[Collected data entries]
## src/odfg_pkg.sv

```systemverilog
package odfg_pkg;

	// fixed constants and widths of the datapath
	localparam int PCT = 100;
	localparam int MIN_LIST_RATIO = 6;
	localparam int DIV_W = 23;
	localparam int DEN_W = 16;
	localparam int QUEUE_DEPTH = 2;
	localparam int QPTR_W = 1;

	// divide by one hundred as (x * 5243) >> 19, exact for x up to 12800
	localparam int PCT_RECIP = 5243;
	localparam int PCT_SHIFT = 19;

	typedef enum logic [1:0] {
		OP_TICK  = 2'd0,
		OP_IDLE  = 2'd1,
		OP_APPLY = 2'd2
	} opcode_t;

	typedef enum logic [1:0] {
		MODE_PERF = 2'd0,
		MODE_SAVE = 2'd1,
		MODE_OD   = 2'd2
	} mode_t;

	typedef enum logic [1:0] {
		ST_NONE   = 2'd0,
		ST_ACCEPT = 2'd1,
		ST_REJECT = 2'd2
	} status_t;

	typedef enum logic [2:0] {
		REG_MODE     = 3'd0,
		REG_MAX      = 3'd1,
		REG_INTERVAL = 3'd2,
		REG_UP       = 3'd3,
		REG_DOWN     = 3'd4
	} cfg_reg_t;

	typedef enum logic [2:0] {
		CMD_NOP,
		CMD_TICK,
		CMD_IDLE,
		CMD_CLEAR,
		CMD_REQ
	} cmd_kind_t;

	typedef enum logic [2:0] {
		B_IDLE,
		B_EXEC,
		B_DIV1,
		B_CLASS,
		B_DIV2,
		B_REQ,
		B_EMIT
	} back_state_t;

	typedef struct packed {
		logic [1:0]  opcode;
		logic [31:0] timer_now;
	} in_item_t;

	typedef struct packed {
		logic       write_valid;
		logic [7:0] write_ratio;
		logic [1:0] set_status;
		logic [7:0] held_ratio;
	} out_item_t;

	typedef struct packed {
		logic [1:0]  mode;
		logic [7:0]  max_ratio;
		logic [15:0] interval;
		logic [6:0]  up;
		logic [6:0]  down;
	} cfg_t;

	typedef struct packed {
		cmd_kind_t   kind;
		logic [7:0]  ratio;
		logic [31:0] now;
	} cmd_t;

endpackage

```

## src/odfg_front.sv

```systemverilog
module odfg_front import odfg_pkg::*; (
	input  in_item_t item,
	input  cfg_t     cfg,
	output cmd_t     cmd
);

	// classify one event against the current governor setup
	always_comb begin
		cmd.kind = CMD_NOP;
		cmd.ratio = cfg.max_ratio;
		cmd.now = item.timer_now;
		case (item.opcode)
			OP_TICK: begin
				if (cfg.max_ratio != 8'd0 && cfg.mode == MODE_OD) cmd.kind = CMD_TICK;
			end
			OP_IDLE: begin
				if (cfg.mode == MODE_OD) cmd.kind = CMD_IDLE;
			end
			OP_APPLY: begin
				case (cfg.mode)
					MODE_PERF: begin
						if (cfg.max_ratio != 8'd0) cmd.kind = CMD_REQ;
					end
					MODE_SAVE: begin
						if (cfg.max_ratio != 8'd0) cmd.kind = CMD_REQ;
						cmd.ratio = {1'b0, cfg.max_ratio[7:1]};
					end
					MODE_OD: begin
						cmd.kind = CMD_CLEAR;
					end
					default: begin
						cmd.kind = CMD_NOP;
					end
				endcase
			end
			default: begin
				cmd.kind = CMD_NOP;
			end
		endcase
	end

endmodule

```

## src/odfg_queue.sv

```systemverilog
module odfg_queue import odfg_pkg::*; (
	input  logic clk,
	input  logic arst_n,
	input  logic push,
	input  cmd_t push_data,
	output logic full,
	input  logic pop,
	output logic not_empty,
	output cmd_t head
);

	localparam int CNT_W = $clog2(QUEUE_DEPTH + 1);

	cmd_t              mem_q [QUEUE_DEPTH];
	logic [QPTR_W-1:0] wr_ptr_q;
	logic [QPTR_W-1:0] rd_ptr_q;
	logic [CNT_W-1:0]  count_q;

	assign full = (count_q == CNT_W'(QUEUE_DEPTH));
	assign not_empty = (count_q != '0);
	assign head = mem_q[rd_ptr_q];

	function automatic logic [QPTR_W-1:0] next_ptr(input logic [QPTR_W-1:0] p);
		next_ptr = (p == QPTR_W'(QUEUE_DEPTH - 1)) ? '0 : p + 1'b1;
	endfunction

	// pointers and fill level
	always_ff @(posedge clk or negedge arst_n) begin
		if (!arst_n) begin
			wr_ptr_q <= '0;
			rd_ptr_q <= '0;
			count_q <= '0;
		end else begin
			if (push) wr_ptr_q <= next_ptr(wr_ptr_q);
			if (pop) rd_ptr_q <= next_ptr(rd_ptr_q);
			if (push && !pop) count_q <= count_q + 1'b1;
			else if (pop && !push) count_q <= count_q - 1'b1;
		end
	end

	// entry storage
	always_ff @(posedge clk) begin
		if (push) mem_q[wr_ptr_q] <= push_data;
	end

endmodule

```

## src/odfg_div.sv

```systemverilog
module odfg_div import odfg_pkg::*; (
	input  logic             clk,
	input  logic             arst_n,
	input  logic             start,
	input  logic [DIV_W-1:0] dividend,
	input  logic [DEN_W-1:0] divisor,
	output logic             done,
	output logic [DIV_W-1:0] quotient
);

	localparam int CNT_W = $clog2(DIV_W);

	logic [DIV_W-1:0] quo_q;
	logic [DEN_W-1:0] rem_q;
	logic [DEN_W-1:0] den_q;
	logic [CNT_W-1:0] cnt_q;
	logic             run_q;
	logic             done_q;
	logic [DEN_W:0]   trial;
	logic [DEN_W:0]   diff;
	logic             ge;

	// one restoring step per cycle
	assign trial = {rem_q, quo_q[DIV_W-1]};
	assign diff = trial - {1'b0, den_q};
	assign ge = (trial >= {1'b0, den_q});
	assign done = done_q;
	assign quotient = quo_q;

	// control
	always_ff @(posedge clk or negedge arst_n) begin
		if (!arst_n) begin
			run_q <= 1'b0;
			done_q <= 1'b0;
			cnt_q <= '0;
		end else begin
			done_q <= 1'b0;
			if (start) begin
				run_q <= 1'b1;
				cnt_q <= '0;
			end else if (run_q) begin
				cnt_q <= cnt_q + 1'b1;
				if (cnt_q == CNT_W'(DIV_W - 1)) begin
					run_q <= 1'b0;
					done_q <= 1'b1;
				end
			end
		end
	end

	// shift registers for remainder and quotient
	always_ff @(posedge clk) begin
		if (start) begin
			quo_q <= dividend;
			rem_q <= '0;
			den_q <= divisor;
		end else if (run_q) begin
			quo_q <= {quo_q[DIV_W-2:0], ge};
			rem_q <= ge ? diff[DEN_W-1:0] : trial[DEN_W-1:0];
		end
	end

endmodule

```

## src/odfg_back.sv

```systemverilog
module odfg_back import odfg_pkg::*; #(
	parameter int LIST_ENTRIES = 16
) (
	input  logic      clk,
	input  logic      arst_n,
	input  cfg_t      cfg,
	input  logic      q_valid,
	input  cmd_t      q_head,
	output logic      pop,
	output logic      out_valid,
	input  logic      out_ready,
	output out_item_t out_data
);

	back_state_t      state_q, state_d;
	cmd_t             cur_q;
	logic [15:0]      idle_q, total_q, total_next;
	logic [31:0]      last_q;
	logic [7:0]       active_q;
	logic [6:0]       usage_q;
	logic             high_q;
	logic [7:0]       req_q;
	logic             res_wv_q;
	logic [7:0]       res_wr_q;
	logic [1:0]       res_st_q;
	logic             out_valid_q;
	out_item_t        out_q;
	logic             div_start, div_done, out_load;
	logic [DIV_W-1:0] div_quot;
	logic [DIV_W-1:0] prod_idle;
	logic [14:0]      prod_span;
	logic [14:0]      span_prod_q;
	logic [27:0]      recip_prod;
	logic [7:0]       pct_quot;
	logic [7:0]       min_r, span, base, lo, hi;
	logic [8:0]       hi_w, interp;
	logic [7:0]       clamped;
	logic             due, req_ok, go_max, go_min;

	// allowed ratio window
	always_comb begin
		min_r = {1'b0, cfg.max_ratio[7:1]};
		span = cfg.max_ratio - min_r;
		base = (min_r < 8'(MIN_LIST_RATIO)) ? 8'(MIN_LIST_RATIO) : min_r;
		hi_w = {1'b0, base} + 9'(LIST_ENTRIES - 1);
		if (cfg.max_ratio < base) begin
			lo = cfg.max_ratio;
			hi = cfg.max_ratio;
		end else begin
			lo = base;
			hi = (hi_w > {1'b0, cfg.max_ratio}) ? cfg.max_ratio : hi_w[7:0];
		end
	end

	// load decisions
	assign total_next = total_q + 16'd1;
	assign due = ((cur_q.now - last_q) >= {16'd0, cfg.interval});
	assign go_max = high_q || (usage_q > cfg.up);
	assign go_min = (usage_q < cfg.down);
	assign req_ok = (cfg.max_ratio != 8'd0) && (req_q >= lo) && (req_q <= hi)
		&& (req_q != 8'd0);

	// interpolated ratio, span times usage over one hundred
	assign prod_span = span * usage_q;
	assign recip_prod = {13'd0, span_prod_q} * 28'(PCT_RECIP);
	assign pct_quot = recip_prod[PCT_SHIFT +: 8];
	assign interp = {1'b0, min_r} + {1'b0, pct_quot};
	assign clamped = (interp < {1'b0, lo}) ? lo :
		(interp > {1'b0, hi}) ? hi : interp[7:0];

	// idle percentage divider operands
	assign prod_idle = {7'd0, idle_q} * DIV_W'(PCT);

	odfg_div u_div (
		.clk      (clk),
		.arst_n   (arst_n),
		.start    (div_start),
		.dividend (prod_idle),
		.divisor  (total_next),
		.done     (div_done),
		.quotient (div_quot)
	);

	// state register
	always_ff @(posedge clk or negedge arst_n) begin
		if (!arst_n) state_q <= B_IDLE;
		else state_q <= state_d;
	end

	// next state and control
	always_comb begin
		state_d = state_q;
		pop = 1'b0;
		div_start = 1'b0;
		out_load = 1'b0;
		case (state_q)
			B_IDLE: begin
				if (q_valid) begin
					pop = 1'b1;
					state_d = B_EXEC;
				end
			end
			B_EXEC: begin
				case (cur_q.kind)
					CMD_TICK: begin
						if (!due) state_d = B_EMIT;
						else if (total_next != 16'd0) begin
							div_start = 1'b1;
							state_d = B_DIV1;
						end else state_d = B_CLASS;
					end
					CMD_REQ: state_d = B_REQ;
					default: state_d = B_EMIT;
				endcase
			end
			B_DIV1: begin
				if (div_done) state_d = B_CLASS;
			end
			B_CLASS: begin
				if (go_max || go_min) state_d = B_REQ;
				else state_d = B_DIV2;
			end
			B_DIV2: state_d = B_REQ;
			B_REQ: state_d = B_EMIT;
			B_EMIT: begin
				if (!out_valid_q || out_ready) begin
					out_load = 1'b1;
					state_d = B_IDLE;
				end
			end
			default: state_d = B_IDLE;
		endcase
	end

	// governor counters, active ratio and output flag
	always_ff @(posedge clk or negedge arst_n) begin
		if (!arst_n) begin
			idle_q <= '0;
			total_q <= '0;
			last_q <= '0;
			active_q <= '0;
			out_valid_q <= 1'b0;
		end else begin
			if (state_q == B_EXEC) begin
				case (cur_q.kind)
					CMD_IDLE: idle_q <= idle_q + 16'd1;
					CMD_TICK: total_q <= total_next;
					CMD_CLEAR: begin
						idle_q <= '0;
						total_q <= '0;
						last_q <= cur_q.now;
					end
					default: ;
				endcase
			end
			if (state_q == B_CLASS) begin
				idle_q <= '0;
				total_q <= '0;
				last_q <= cur_q.now;
			end
			if (state_q == B_REQ && req_ok) active_q <= req_q;
			if (out_load) out_valid_q <= 1'b1;
			else if (out_ready) out_valid_q <= 1'b0;
		end
	end

	// working payload
	always_ff @(posedge clk) begin
		if (pop) cur_q <= q_head;
		case (state_q)
			B_EXEC: begin
				res_wv_q <= 1'b0;
				res_wr_q <= '0;
				res_st_q <= ST_NONE;
				usage_q <= '0;
				high_q <= 1'b0;
				req_q <= cur_q.ratio;
			end
			B_DIV1: begin
				if (div_done) begin
					high_q <= (div_quot > DIV_W'(PCT));
					usage_q <= 7'(PCT) - div_quot[6:0];
				end
			end
			B_CLASS: begin
				if (go_max) req_q <= cfg.max_ratio;
				else if (go_min) req_q <= min_r;
				else span_prod_q <= prod_span;
			end
			B_DIV2: begin
				req_q <= clamped;
			end
			B_REQ: begin
				res_wv_q <= req_ok;
				res_wr_q <= req_ok ? req_q : 8'd0;
				res_st_q <= req_ok ? ST_ACCEPT : ST_REJECT;
			end
			default: ;
		endcase
		if (out_load) begin
			out_q.write_valid <= res_wv_q;
			out_q.write_ratio <= res_wr_q;
			out_q.set_status <= res_st_q;
			out_q.held_ratio <= active_q;
		end
	end

	assign out_valid = out_valid_q;
	assign out_data = out_q;

	// divider results arrive only while a division is awaited
	a_div_done_state: assert property (@(posedge clk) disable iff (!arst_n)
		div_done |-> (state_q == B_DIV1))
		else $error("divider finished outside a division state");

	// a loaded result is presented on the next cycle
	a_out_load: assert property (@(posedge clk) disable iff (!arst_n)
		out_load |=> out_valid_q)
		else $error("result beat lost after load");

	// the active ratio moves only on a granted request
	a_active_change: assert property (@(posedge clk) disable iff (!arst_n)
		!$stable(active_q) |-> $past(state_q) == B_REQ)
		else $error("active ratio changed outside request check");

endmodule

```

## src/ondemand_frequency_governor_top.sv

```systemverilog
// Ondemand frequency governor.
// Input channel (in_valid/in_ready/in_data) takes one event per beat: a timer
// tick, an idle mark or an apply-governor request, with the current timer.
// Output channel (out_valid/out_ready/out_data) returns exactly one result per
// event: write flag, ratio written, request status and the active ratio.
// Config channel (cfg_valid/cfg_ready/cfg_index/cfg_data) writes the mode,
// max ratio, check interval and the two load thresholds; it is always ready
// and is meant to be written only while no event is in flight.
// Events are decoded on entry and held in a two-entry queue; a back-end
// sequencer executes them one at a time and owns all governor state.
// Per event the sequencer steps as follows: idle marks, plain ticks and clears
// go from execute to emit; apply requests pass the request check first; a
// tick that evaluates load runs the 23-step radix-2 divider for the idle
// percentage (skipped when the tick count wrapped to zero), then classifies
// the load, interpolates with a reciprocal multiply when needed and checks
// the request. It takes the next event only after emitting the last result.
// While the receiver stalls the result holds in the output register, the
// sequencer finishes one more event and the queue keeps taking beats until
// full. Reset clears the counters, the active ratio, the queue and loads the
// default register values.
module ondemand_frequency_governor_top import odfg_pkg::*; #(
	parameter int LIST_ENTRIES = 16
) (
	input  logic        clk,
	input  logic        arst_n,
	input  logic        in_valid,
	output logic        in_ready,
	input  in_item_t    in_data,
	output logic        out_valid,
	input  logic        out_ready,
	output out_item_t   out_data,
	input  logic        cfg_valid,
	output logic        cfg_ready,
	input  logic [2:0]  cfg_index,
	input  logic [15:0] cfg_data
);

	cfg_t cfg_q;
	cmd_t in_cmd, q_head;
	logic q_full, q_valid, q_pop;

	assign cfg_ready = 1'b1;
	assign in_ready = !q_full;

	// configuration registers
	always_ff @(posedge clk or negedge arst_n) begin
		if (!arst_n) begin
			cfg_q.mode <= MODE_PERF;
			cfg_q.max_ratio <= 8'd0;
			cfg_q.interval <= 16'd100;
			cfg_q.up <= 7'd80;
			cfg_q.down <= 7'd20;
		end else if (cfg_valid) begin
			case (cfg_index)
				REG_MODE: cfg_q.mode <= cfg_data[1:0];
				REG_MAX: cfg_q.max_ratio <= cfg_data[7:0];
				REG_INTERVAL: cfg_q.interval <= cfg_data;
				REG_UP: cfg_q.up <= cfg_data[6:0];
				REG_DOWN: cfg_q.down <= cfg_data[6:0];
				default: ;
			endcase
		end
	end

	odfg_front u_front (
		.item (in_data),
		.cfg  (cfg_q),
		.cmd  (in_cmd)
	);

	odfg_queue u_queue (
		.clk       (clk),
		.arst_n    (arst_n),
		.push      (in_valid && !q_full),
		.push_data (in_cmd),
		.full      (q_full),
		.pop       (q_pop),
		.not_empty (q_valid),
		.head      (q_head)
	);

	odfg_back #(
		.LIST_ENTRIES (LIST_ENTRIES)
	) u_back (
		.clk       (clk),
		.arst_n    (arst_n),
		.cfg       (cfg_q),
		.q_valid   (q_valid),
		.q_head    (q_head),
		.pop       (q_pop),
		.out_valid (out_valid),
		.out_ready (out_ready),
		.out_data  (out_data)
	);

endmodule

```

## Work required
If a line of the records above contains the word "channel", count it; then give the total and nothing more.

## Output for this task
3